IRC acknowledged in its progress reports that the enrollment of 100 victims in the Program was a difficult challenge despite its media and training efforts. FIAC, the legal services partner for this project, also stated that it had been difficult to obtain documents needed to meet the evidentiary requirements for obtaining immigration remedies, such as T-Visas. As a result, we determined federal funds were obligated to IRC’s project that could have been obligated to other applicants and the effectiveness of the Services for Trafficking Victims Grant program was diminished.
We also found the following weaknesses in IRC’s administration of the project.
IRC did not maintain supporting documentation for 8 of the clients enrolled to show how IRC staff determined the clients were eligible for the Program. We question $17,536 for direct assistance costs related to the same 8 clients as unsupported costs.
IRC did not clearly identify the number of new clients in the program progress reports.
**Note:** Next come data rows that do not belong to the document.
--- src/rtl/arc4_pkg.sv ---
// Shared states, constants and helpers for the ARC4 encryptor.
// The optional plaintext printable-range check is enabled with ARC4_PT_CHECK_EN.
package arc4_pkg;

    localparam int         ARC4_N   = 256;
    localparam logic [7:0] PRINT_LO = 8'h20;
    localparam logic [7:0] PRINT_HI = 8'h7E;

    // Top-level phases, each split into the sub-steps that hide the S RAM read latency
    typedef enum logic [4:0] {
        IDLE,
        INIT,
        KSA_RD_I,
        KSA_WAIT_I,
        KSA_RD_J,
        KSA_WR_J,
        KSA_WR_I,
        LEN_RD,
        LEN_WAIT,
        LEN_WR,
        PRGA_RD_I,
        PRGA_WAIT_I,
        PRGA_RD_J,
        PRGA_WR_J,
        PRGA_WR_I,
        PRGA_RD_PAD,
        PRGA_WAIT_PAD,
        PRGA_OUT,
        DONE
    } arc4_state_t;

    function automatic logic is_printable(input logic [7:0] b);
        return (b >= PRINT_LO) && (b <= PRINT_HI);
    endfunction

endpackage

--- src/rtl/arc4_encrypt_s_mem.sv ---
// 256x8 single-port synchronous RAM holding the ARC4 state array S.
// Registered read with one cycle of latency; stands in for an altsyncram instance.
module s_mem (
    input  logic       i_clk,
    input  logic [7:0] i_addr,
    input  logic [7:0] i_wrdata,
    input  logic       i_wren,
    output logic [7:0] o_rddata
);

    logic [7:0] r_mem [0:255];
    logic [7:0] r_rddata;

    // Read returns the pre-write contents when a write hits the same address
    always_ff @(posedge i_clk) begin
        if (i_wren) begin
            r_mem[i_addr] <= i_wrdata;
        end
        r_rddata <= r_mem[i_addr];
    end

    assign o_rddata = r_rddata;

endmodule
--- src/rtl/pipe_stage_reg.sv ---
// Elastic pipeline register: DEPTH chained skid stages carrying a control
// bundle, two data words and a destination register address.
// Ports: clk_i/rst_n_i clock and async active-low reset; flush_i turns all
// in-flight entries into bubbles; valid_i/ready_o and ctrl_i/data0_i/data1_i/
// rd_i upstream; valid_o/ready_i and ctrl_o/data0_o/data1_o/rd_o downstream.
// ctrl_o and rd_o read as zero whenever valid_o is low.
module pipe_stage_reg
    import pipe_pkg::*;
#(
    parameter int unsigned CTRL_W = PIPE_CTRL_W,
    parameter int unsigned DATA_W = PIPE_DATA_W,
    parameter int unsigned ADDR_W = PIPE_ADDR_W,
    parameter int unsigned DEPTH  = 1
) (
    input  logic              clk_i,
    input  logic              rst_n_i,
    input  logic              flush_i,
    input  logic              valid_i,
    output logic              ready_o,
    input  logic [CTRL_W-1:0] ctrl_i,
    input  logic [DATA_W-1:0] data0_i,
    input  logic [DATA_W-1:0] data1_i,
    input  logic [ADDR_W-1:0] rd_i,
    output logic              valid_o,
    input  logic              ready_i,
    output logic [CTRL_W-1:0] ctrl_o,
    output logic [DATA_W-1:0] data0_o,
    output logic [DATA_W-1:0] data1_o,
    output logic [ADDR_W-1:0] rd_o
);

    localparam int unsigned PAYLOAD_W = payload_width(CTRL_W, DATA_W, ADDR_W);

    // Index s is the input of stage s; index DEPTH is the block output
    logic [DEPTH:0]                valid_chain;
    logic [DEPTH:0]                ready_chain;
    logic [DEPTH:0][PAYLOAD_W-1:0] data_chain;

    logic [CTRL_W-1:0] ctrl_raw;
    logic [ADDR_W-1:0] rd_raw;

    assign valid_chain[0]     = valid_i;
    assign data_chain[0]      = {ctrl_i, data0_i, data1_i, rd_i};
    assign ready_chain[DEPTH] = ready_i;
    assign ready_o            = ready_chain[0];

    // Stage chain
    for (genvar s = 0; s < DEPTH; s++) begin : g_stage
        pipe_skid_slot #(
            .W(PAYLOAD_W)
        ) u_slot (
            .clk_i   (clk_i),
            .rst_n_i (rst_n_i),
            .flush_i (flush_i),
            .valid_i (valid_chain[s]),
            .ready_o (ready_chain[s]),
            .data_i  (data_chain[s]),
            .valid_o (valid_chain[s+1]),
            .ready_i (ready_chain[s+1]),
            .data_o  (data_chain[s+1])
        );
    end

    // Unpack and keep bubbles harmless: no RegWrite/MemWrite or rd from a bubble
    assign {ctrl_raw, data0_o, data1_o, rd_raw} = data_chain[DEPTH];
    assign valid_o = valid_chain[DEPTH];
    assign ctrl_o  = valid_o ? ctrl_raw : '0;
    assign rd_o    = valid_o ? rd_raw   : '0;

endmodule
Moreover, IRC did not clearly identify the status of each client’s legal achievement of obtaining a T-Visa or other appropriate forms of immigrant relief in the progress reports.
IRC did not maintain sufficient records for an audit trail to trace the details of the reimbursement requests to the accounting records.
IRC was unable to provide supporting documentation for client housing costs. We question $2,300 as unsupported costs that IRC claimed as direct costs for victim housing.
IRC entered into agreements with other agencies (subrecipients), to provide housing, medical, and legal services, for which IRC paid them nearly the full amounts budgeted in the grant for these services, although the subrecipients provided services to fewer victims than the budget was established to support. We question $297,686 of these direct costs as unsupported costs.
The above findings related to direct costs had an effect on the accuracy of the indirect costs as reported by IRC. The IRC staff told us that they calculated the indirect costs for reimbursement by using the base of direct costs times the approved indirect cost rate. Therefore, we question the accuracy of the calculation of the indirect costs by $6,843 as unsupported costs as well.
The above findings related to direct costs also had an effect on the reporting accuracy of the local matching costs. Since we question client eligibility and costs paid to the subrecipients as unsupported, we question an equal portion of the related local match in the amount of $163,337.
IRC did not monitor its subrecipients as recommended by OJP by not conducting periodic on-site visits that include both programmatic and financial review.
We made 17 recommendations to address the above findings.
Our audit objectives, scope, and methodology appear in Appendix I. We discussed the results of our audit with IRC officials and we have included their comments in the report as applicable.
OJP awarded IRC three cooperative agreements under the Services for Human Trafficking Victims Program as follows: (1) Cooperative Agreement Number 2003-VT-BX-K011 awarded in the amount of $2,026,660 and is administered by the IRC regional office located in Miami, Florida; (2) Cooperative Agreement Number 2003-VT-BX-K010 awarded in the amount of $1,480,285 and is administered by the IRC regional office located in Phoenix, Arizona; and (3) Cooperative Agreement Number 2003-VT-BX-K007 awarded in the amount of $1,044,999 and is administered by the IRC regional office located in Seattle, Washington. IRC also served as a sub-recipient under this program to the recipient, Mosaic Family Services, Inc. formerly known as East Dallas Counseling Center. OJP awarded Mosaic the Cooperative Agreement Number 2003-VT-BX-005 for $1,093,552 and IRC was sub-awarded $144,000.